Actualizado 15/07/2022 10:48
Tomás González Blázquez

Fue hace diez días. Dejaba Zamora a mi derecha, mientras transitaba por esa circunvalación que la rodea, cuando adelanté lo que parecía una autocaravana. Más que por su tamaño, que también, llamaba la atención porque toda la parte posterior estaba rotulada con un texto. No me fijé en la matrícula, pero intuyo, por lo que pude captar durante el breve tiempo de la maniobra de adelantamiento, que era un escrito en alemán. Sin conocer del idioma de Goethe más que las cuatro palabras, oídas que no leídas, a mis abuelos emigrantes en Düsseldorf, puedo afirmar que lo entendí. Tiene truco: arriba, en negrita, ponía claramente Johaness 3, 16.

No era de noche, sino las cuatro de la tarde aproximadamente (la décima, otra hora con miga), y no era tampoco yo un jefe judío con curiosidad sino un médico de pueblo al volante después de una mañana peculiar, porque no esperaba que entre las consultas previstas, en Boya y San Vitero, me tocara recalar en San Cristóbal, y entrar a casa de Justa, como otras veces, pero para auscultarla por última vez a las puertas de sus cien años, y que ya nada se oyera. Una mañana de esas, una más, en la que la muerte se presenta. Sabes que siempre está cerca pero jamás te acostumbras del todo al silencio en el fonendoscopio, ni a las pupilas que no reaccionan a la luz, ni al dolor de la separación que irrumpe al lado (o peor, la soledad cuando no hay nadie). Creo que en estos años nunca me dijo Justa gran cosa, salvo que estaba bien, pero la visitaba con gusto, y siempre en su casa me sentí en la mía. Entonces vino una roulotte bávara o renana, o de donde fuera, a recordarme Juan 3, 16: Tanto amó Dios al mundo que entregó a su Unigénito, para que todo el que cree en él no perezca, sino que tenga vida eterna. Parecía más largo el texto rotulado, pero a lo mejor en alemán un versículo basta para llenarte la trasera de la autocaravana.

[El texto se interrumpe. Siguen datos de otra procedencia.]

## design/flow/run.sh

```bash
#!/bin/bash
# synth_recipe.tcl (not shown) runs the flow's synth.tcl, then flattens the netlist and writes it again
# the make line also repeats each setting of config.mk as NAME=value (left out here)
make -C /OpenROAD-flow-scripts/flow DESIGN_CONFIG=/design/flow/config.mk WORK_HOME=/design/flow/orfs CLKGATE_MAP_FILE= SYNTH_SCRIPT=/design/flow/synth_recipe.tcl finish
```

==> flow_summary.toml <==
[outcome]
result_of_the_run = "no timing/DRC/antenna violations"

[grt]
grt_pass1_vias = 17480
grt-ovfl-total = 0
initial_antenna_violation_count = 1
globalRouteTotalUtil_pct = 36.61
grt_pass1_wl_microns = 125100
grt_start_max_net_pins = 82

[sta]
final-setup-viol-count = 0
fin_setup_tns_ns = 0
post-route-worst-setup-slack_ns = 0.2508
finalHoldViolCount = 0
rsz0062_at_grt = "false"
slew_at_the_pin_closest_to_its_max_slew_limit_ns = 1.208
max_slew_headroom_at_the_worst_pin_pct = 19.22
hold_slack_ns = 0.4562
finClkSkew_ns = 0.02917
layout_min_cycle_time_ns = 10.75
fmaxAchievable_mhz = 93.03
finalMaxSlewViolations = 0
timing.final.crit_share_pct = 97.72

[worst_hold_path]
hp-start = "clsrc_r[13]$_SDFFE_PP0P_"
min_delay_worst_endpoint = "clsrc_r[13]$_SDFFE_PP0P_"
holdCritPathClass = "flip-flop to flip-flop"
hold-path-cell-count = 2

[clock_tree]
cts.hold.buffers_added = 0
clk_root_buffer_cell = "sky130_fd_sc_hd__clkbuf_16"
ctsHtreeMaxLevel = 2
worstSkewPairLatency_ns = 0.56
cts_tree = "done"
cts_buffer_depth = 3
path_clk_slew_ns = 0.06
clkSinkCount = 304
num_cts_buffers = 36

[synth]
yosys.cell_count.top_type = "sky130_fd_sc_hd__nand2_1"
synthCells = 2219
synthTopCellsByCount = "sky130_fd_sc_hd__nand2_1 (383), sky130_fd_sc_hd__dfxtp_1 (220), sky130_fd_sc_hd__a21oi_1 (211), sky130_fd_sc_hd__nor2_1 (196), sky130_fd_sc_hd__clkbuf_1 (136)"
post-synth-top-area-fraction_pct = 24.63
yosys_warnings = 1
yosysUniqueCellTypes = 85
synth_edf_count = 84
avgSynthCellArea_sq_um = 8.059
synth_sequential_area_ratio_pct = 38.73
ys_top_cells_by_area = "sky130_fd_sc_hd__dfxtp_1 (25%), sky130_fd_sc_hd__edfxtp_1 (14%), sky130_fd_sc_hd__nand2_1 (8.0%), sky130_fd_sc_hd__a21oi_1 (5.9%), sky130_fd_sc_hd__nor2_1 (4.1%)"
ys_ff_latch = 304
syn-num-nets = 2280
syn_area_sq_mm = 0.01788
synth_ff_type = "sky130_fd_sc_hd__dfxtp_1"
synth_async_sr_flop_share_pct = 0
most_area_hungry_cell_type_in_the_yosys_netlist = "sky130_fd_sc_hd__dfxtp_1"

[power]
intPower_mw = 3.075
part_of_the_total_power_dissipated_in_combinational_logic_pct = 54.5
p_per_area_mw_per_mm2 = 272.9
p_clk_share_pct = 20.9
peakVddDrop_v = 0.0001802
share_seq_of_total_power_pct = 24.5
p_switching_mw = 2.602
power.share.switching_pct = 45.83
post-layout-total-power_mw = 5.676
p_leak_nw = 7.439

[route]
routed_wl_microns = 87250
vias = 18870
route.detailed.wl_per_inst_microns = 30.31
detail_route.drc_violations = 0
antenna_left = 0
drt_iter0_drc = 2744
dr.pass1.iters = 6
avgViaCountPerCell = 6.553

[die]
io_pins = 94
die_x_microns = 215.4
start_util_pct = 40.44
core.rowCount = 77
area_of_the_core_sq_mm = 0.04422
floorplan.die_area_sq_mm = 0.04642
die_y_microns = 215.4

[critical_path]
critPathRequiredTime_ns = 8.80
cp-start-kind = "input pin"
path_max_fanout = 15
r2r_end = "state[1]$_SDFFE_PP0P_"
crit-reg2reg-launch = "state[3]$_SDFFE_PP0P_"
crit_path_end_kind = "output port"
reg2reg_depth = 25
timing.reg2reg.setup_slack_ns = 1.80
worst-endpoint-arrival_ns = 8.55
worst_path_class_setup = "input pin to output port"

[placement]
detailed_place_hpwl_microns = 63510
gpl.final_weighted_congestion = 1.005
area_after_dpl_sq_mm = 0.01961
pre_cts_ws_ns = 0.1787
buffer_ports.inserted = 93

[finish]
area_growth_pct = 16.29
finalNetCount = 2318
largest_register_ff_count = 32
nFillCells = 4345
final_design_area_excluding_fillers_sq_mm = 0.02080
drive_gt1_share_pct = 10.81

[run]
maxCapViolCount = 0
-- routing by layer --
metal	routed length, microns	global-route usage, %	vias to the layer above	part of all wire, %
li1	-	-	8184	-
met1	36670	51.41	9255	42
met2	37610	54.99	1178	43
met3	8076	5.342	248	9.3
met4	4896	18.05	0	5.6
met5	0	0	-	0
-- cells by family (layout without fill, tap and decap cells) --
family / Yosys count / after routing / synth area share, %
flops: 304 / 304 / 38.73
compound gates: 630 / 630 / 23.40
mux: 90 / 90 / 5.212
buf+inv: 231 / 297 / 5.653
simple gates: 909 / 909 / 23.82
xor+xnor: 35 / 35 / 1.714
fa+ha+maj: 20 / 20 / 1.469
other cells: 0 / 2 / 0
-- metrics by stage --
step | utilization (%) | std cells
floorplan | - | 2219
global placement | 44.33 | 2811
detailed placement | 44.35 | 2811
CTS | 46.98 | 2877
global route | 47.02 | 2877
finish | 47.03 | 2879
This is an optimization exercise on Yosys and OpenROAD, whose aim is small area and few clock cycles, not a production implementation. In this exercise RTL edits were held to simulation tests only and were not proved equivalent to the original. Power is estimated from default activity; no workload was simulated.

$ cat design/flow/run.sh
#!/bin/bash
# synth_recipe.tcl (not shown) runs the flow's synth.tcl, then flattens the netlist and writes it again
# the make line also repeats each setting of config.mk as NAME=value (left out here)
make -C /OpenROAD-flow-scripts/flow DESIGN_CONFIG=/design/flow/config.mk WORK_HOME=/design/flow/orfs CLKGATE_MAP_FILE= SYNTH_SCRIPT=/design/flow/synth_recipe.tcl finish
$ cat design/flow/config.mk
export PLATFORM = sky130hd
export DESIGN_NAME = mono_raster
export DESIGN_NICKNAME = mono_raster
export VERILOG_FILES = /design/flow/design.v
export SDC_FILE = /design/flow/constraint.sdc
export NUM_CORES = 4
export LEC_CHECK = 0
export CAP_MARGIN = 20
export CORE_MARGIN = 2
export CORE_UTILIZATION = 40
export SLEW_MARGIN = 20
$ cat design/flow/constraint.sdc
create_clock -name core_clock -period 22.0 [get_ports {clk}]
set_input_delay 4.4000 -clock core_clock [delete_from_list [all_inputs] [get_ports {clk}]]
set_output_delay 4.4000 -clock core_clock [all_outputs]
set_load 0.01 [all_outputs]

Igual que entonces a Nicodemo, también hoy, de múltiples maneras, nos habla el Dios del que ya apenas se habla. Escribir de Él es controvertido, y traerlo a estos espacios y muchos otros resulta cada vez más contracultural. Basta sucumbir a la tentación de leer comentarios en redes sociales o noticias de diversa temática para comprobar que ni se le conoce ni se le respeta, aunque no falta entre las obsesiones de algunos. Sea como fuera, nunca nos faltan sus palabras que no pasan. Puede que no vayas a una biblia a leerlas, ni que te asomes a una iglesia a escucharlas, pero en plena autovía, si todavía atesoras un mínimo bagaje cultural, puedes llegar a sentirte interpelado por un Johaness 3, 16 en negrita y, con el vehículo debidamente estacionado, buscar, buscar, buscar…

No se cansa de mandarnos escapularios en forma de vivencias y personas, de gracias terrenas, como los que Madre e Hijo tienden en esta hermosa jornada del Carmen a modo de escalas hacia el Cielo. De sus manos esas cintas que colocar sobre nuestros hombros/escápulas, carga suave y ligera, un yugo que no esclaviza sino que libera, una cruz asumida sin otro fin que seguir al que la tomó primero. En cada escapulario, el carmelitano con el que hoy hacemos fiesta y otros, tenemos una escalera de camino a nuestra verdadera patria. Allí imagino a Justa, que estaba bien aquí pero allí estará aún mejor, gozando de la justicia en el sentido auténtico de la palabra: la del Justo, la del Santo, la justicia que es santidad. Esa es la vida eterna. Y de esto más que nada trata, cada 16 de julio, la fiesta del Carmen, que para mí tiene nombre de madre y de Madre.

Escapulario carmelitano. Procesión de la Virgen del Carmen de San Isidoro, en Zamora. Fotografía de Alberto García Soto.